上述したように、本件の発明者は、マイカ製部材が、XRDにおいて、KMg3(Si3Al)O10(OH)2(軟質マイカ)の強度ピークと、Mg2SiO4(フォルステライト)の強度ピークとを含む結晶構造を備える場合、XRDにおいて、KMg3(Si3Al)O10(OH)2の強度ピークのみを有する純粋な軟質マイカに比べて、Siの飛散を抑制することができることを実験等によって見出した。そこで、本実施形態によれば、スペーサー149は、XRDにおいて、KMg3(Si3Al)O10(OH)2の強度ピークと、Mg2SiO4の強度ピークとを含む結晶構造を備えるため、Siの飛散を抑制することができる。

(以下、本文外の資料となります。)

### src/rtl/aop_pkg.sv
// Shared types and constants of the adaptive offload policy block.
// No dependencies; used by the top level and the average update unit.
`timescale 1ns / 1ps

package aop_pkg;

	// Decision codes on the result channel
	localparam logic [1:0] DEC_OFFLOAD  = 2'd0;
	localparam logic [1:0] DEC_FALLBACK = 2'd1;
	localparam logic [1:0] DEC_REMOTE   = 2'd2;
	localparam logic [1:0] DEC_REPORT   = 2'd3;

	// Policy modes
	localparam logic [1:0] MODE_OFFLOAD  = 2'd0;
	localparam logic [1:0] MODE_FALLBACK = 2'd1;
	localparam logic [1:0] MODE_ADAPTIVE = 2'd2;

	// Register indexes (paddr[3:2])
	localparam logic [1:0] REG_MODE      = 2'd0;
	localparam logic [1:0] REG_THRESHOLD = 2'd1;
	localparam logic [1:0] REG_WEIGHT    = 2'd2;
	localparam logic [1:0] REG_INTERVAL  = 2'd3;

	// Reset values
	localparam logic [15:0] THRESHOLD_RST = 16'd19661;
	localparam logic [15:0] WEIGHT_RST    = 16'd13107;
	localparam logic [7:0]  INTERVAL_RST  = 8'd10;
	localparam logic [15:0] AVERAGE_RST   = 16'd43254;

	localparam logic [7:0]  STREAK_MAX    = 8'd255;
	localparam logic [15:0] SAMPLE_MAX    = 16'hFFFF;

	// Result of one average update
	typedef struct packed {
		logic        done;
		logic        update;
		logic [15:0] avg;
	} ema_res_t;

endpackage

### src/rtl/adaptive_offload_policy_core.sv
// Top level of the adaptive offload policy block: handshake, registers, decision.
// Depends on aop_pkg and aop_ema_unit.
//
// Usage:
//   Input channel (in_valid/in_stall) carries one item per dispatch request
//   (kind 0) or completion report (kind 1). Every item yields exactly one
//   result on the output channel (out_valid/out_stall) with the decision and
//   the block's counters and average after the item.
//   A dispatch goes from acceptance straight to the output load; a report
//   runs 16 restoring divide steps for the sparsity ratio, one multiply, one
//   blend, one handoff and one output load, skipping the divide steps if the
//   ratio saturates and all but the handoff and load with no ops. One item
//   at a time: no new item is taken until the last one reaches its load.
//   The block takes the next item while a finished result still waits in the
//   output register; if the receiver stalls, the following result waits in
//   its finish step and the payload shown on the outputs holds.
//   Reset clears the counters and streak, loads the average with 0.66 and
//   the registers with their defaults; no clearing pass is needed.
//   The user must write registers over the APB port only while the block is idle; the block does not enforce it.
`timescale 1ns / 1ps

module adaptive_offload_policy_core (
	input  logic        clk,
	input  logic        arst_n,
	// configuration
	input  logic        psel,
	input  logic        penable,
	input  logic        pwrite,
	input  logic [3:0]  paddr,
	input  logic [31:0] pwdata,
	output logic [31:0] prdata,
	output logic        pready,
	// input items
	input  logic        in_valid,
	output logic        in_stall,
	input  logic        kind,
	input  logic        is_remote,
	input  logic [31:0] skip_count,
	input  logic [31:0] op_count,
	// result items
	output logic        out_valid,
	input  logic        out_stall,
	output logic [1:0]  decision,
	output logic [15:0] sparsity_average,
	output logic [63:0] offloaded_total,
	output logic [63:0] fallback_total,
	output logic [7:0]  streak_now
);

	typedef enum logic [1:0] {
		S_IDLE,
		S_RUN,
		S_FIN
	} state_t;

	state_t      state_q;
	logic        kind_q;
	logic        remote_q;

	logic [1:0]  mode_q;
	logic [15:0] thr_q;
	logic [15:0] wgt_q;
	logic [7:0]  intv_q;

	logic [15:0] avg_q;
	logic [63:0] off_cnt_q;
	logic [63:0] fb_cnt_q;
	logic [7:0]  streak_q;

	logic        out_valid_q;
	logic [1:0]  dec_q;
	logic [15:0] avg_out_q;
	logic [63:0] off_out_q;
	logic [63:0] fb_out_q;
	logic [7:0]  streak_out_q;

	logic              accept;
	logic              start;
	logic              cfg_wr;
	logic              out_free;
	logic              offload;
	logic [1:0]        dec_n;
	logic [63:0]       off_n;
	logic [63:0]       fb_n;
	logic [7:0]        streak_n;
	aop_pkg::ema_res_t ema_res;

	assign in_stall = (state_q != S_IDLE);
	assign accept   = in_valid && !in_stall;
	assign start    = accept && kind;
	assign pready   = 1'b1;
	assign cfg_wr   = psel && penable && pwrite;
	assign out_free = !out_valid_q || !out_stall;

	aop_ema_unit u_ema (
		.clk        (clk),
		.arst_n     (arst_n),
		.start      (start),
		.skip_count (skip_count),
		.op_count   (op_count),
		.avg        (avg_q),
		.weight     (wgt_q),
		.res        (ema_res)
	);

	// Register read
	always_comb begin
		unique case (paddr[3:2])
			aop_pkg::REG_MODE:      prdata = {30'd0, mode_q};
			aop_pkg::REG_THRESHOLD: prdata = {16'd0, thr_q};
			aop_pkg::REG_WEIGHT:    prdata = {16'd0, wgt_q};
			aop_pkg::REG_INTERVAL:  prdata = {24'd0, intv_q};
			default:                prdata = '0;
		endcase
	end

	always_ff @(posedge clk or negedge arst_n) begin
		if (!arst_n) begin
			mode_q <= aop_pkg::MODE_OFFLOAD;
			thr_q  <= aop_pkg::THRESHOLD_RST;
			wgt_q  <= aop_pkg::WEIGHT_RST;
			intv_q <= aop_pkg::INTERVAL_RST;
		end else if (cfg_wr) begin
			unique case (paddr[3:2])
				aop_pkg::REG_MODE:      mode_q <= pwdata[1:0];
				aop_pkg::REG_THRESHOLD: thr_q  <= pwdata[15:0];
				aop_pkg::REG_WEIGHT:    wgt_q  <= pwdata[15:0];
				aop_pkg::REG_INTERVAL:  intv_q <= pwdata[7:0];
				default: ;
			endcase
		end
	end

	// Decision and next counters for the item in the finish step
	always_comb begin
		case (mode_q)
			aop_pkg::MODE_FALLBACK: offload = 1'b0;
			aop_pkg::MODE_ADAPTIVE: offload = (avg_q >= thr_q) || (streak_q >= intv_q);
			default:                offload = 1'b1;
		endcase
		off_n    = off_cnt_q;
		fb_n     = fb_cnt_q;
		streak_n = streak_q;
		if (kind_q) begin
			dec_n = aop_pkg::DEC_REPORT;
		end else if (remote_q) begin
			dec_n = aop_pkg::DEC_REMOTE;
		end else if (offload) begin
			dec_n    = aop_pkg::DEC_OFFLOAD;
			off_n    = off_cnt_q + 64'd1;
			streak_n = '0;
		end else begin
			dec_n = aop_pkg::DEC_FALLBACK;
			fb_n  = fb_cnt_q + 64'd1;
			if (streak_q != aop_pkg::STREAK_MAX) begin
				streak_n = streak_q + 8'd1;
			end
		end
	end

	always_ff @(posedge clk or negedge arst_n) begin
		if (!arst_n) begin
			state_q     <= S_IDLE;
			out_valid_q <= 1'b0;
			avg_q       <= aop_pkg::AVERAGE_RST;
			off_cnt_q   <= '0;
			fb_cnt_q    <= '0;
			streak_q    <= '0;
		end else begin
			// raise on a load, drop once the receiver takes the item
			if (state_q == S_FIN && out_free) begin
				out_valid_q <= 1'b1;
			end else if (!out_stall) begin
				out_valid_q <= 1'b0;
			end
			unique case (state_q)
				S_IDLE: begin
					if (accept) begin
						kind_q   <= kind;
						remote_q <= is_remote;
						state_q  <= kind ? S_RUN : S_FIN;
					end
				end
				S_RUN: begin
					if (ema_res.done) begin
						if (ema_res.update) begin
							avg_q <= ema_res.avg;
						end
						state_q <= S_FIN;
					end
				end
				S_FIN: begin
					// hold until the output register is free
					if (out_free) begin
						off_cnt_q    <= off_n;
						fb_cnt_q     <= fb_n;
						streak_q     <= streak_n;
						dec_q        <= dec_n;
						avg_out_q    <= avg_q;
						off_out_q    <= off_n;
						fb_out_q     <= fb_n;
						streak_out_q <= streak_n;
						state_q      <= S_IDLE;
					end
				end
				default: begin
					state_q <= S_IDLE;
				end
			endcase
		end
	end

	assign out_valid        = out_valid_q;
	assign decision         = dec_q;
	assign sparsity_average = avg_out_q;
	assign offloaded_total  = off_out_q;
	assign fallback_total   = fb_out_q;
	assign streak_now       = streak_out_q;

endmodule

本明細書で開示される技術は、上述の実施形態に限られるものではなく、その要旨を逸脱しない範囲において種々の形態に変形することができ、例えば次のような変形も可能である。
Claims (7)
- マイカ製部材であって、
X線結晶構造解析(XRD)において、KMg3(Si3Al)O10(OH)2の強度ピークと、Mg2SiO4の強度ピークとを含む結晶構造を備えることを特徴とする、マイカ製部材。 - 請求項1に記載のマイカ製部材において、
前記KMg3(Si3Al)O10(OH)2(003)面の強度ピークに対する、前記Mg2SiO4(120)面の強度ピークの比率は、0.001以上であることを特徴とするマイカ製部材。 - 請求項1または請求項2に記載のマイカ製部材において、
前記KMg3(Si3Al)O10(OH)2(003)面の強度ピークに対する、前記Mg2SiO4(120)面の強度ピークの比率は、0.15以下であることを特徴とするマイカ製部材。 - 請求項1から請求項3までのいずれか一項に記載のマイカ製部材において、
前記KMg3(Si3Al)O10(OH)2(003)面の強度ピークに対する、前記Mg2SiO4(120)面の強度ピークの比率は、0.003以上であることを特徴とするマイカ製部材。 - 請求項1から請求項4までのいずれか一項に記載のマイカ製部材において、
前記KMg3(Si3Al)O10(OH)2(003)面の強度ピークに対する、前記Mg2SiO4(120)面の強度ピークの比率は、0.029以下であることを特徴とするマイカ製部材。 - 電解質層と前記電解質層を挟んで第1の方向に互いに対向する空気極および燃料極とを含む単セルと、前記空気極に面する空気室または前記燃料極に面する燃料室に面する構造部材と、を備える電気化学反応単位において、
前記構造部材は、請求項1から請求項5までのいずれか一項に記載のマイカ製部材により形成されていることを特徴とする、電気化学反応単位。 - 前記第1の方向に並べて配置された複数の電気化学反応単位を備える電気化学反応セルスタックにおいて、
前記複数の電気化学反応単位の少なくとも1つは、請求項6に記載の電気化学反応単位であることを特徴とする、電気化学反応セルスタック。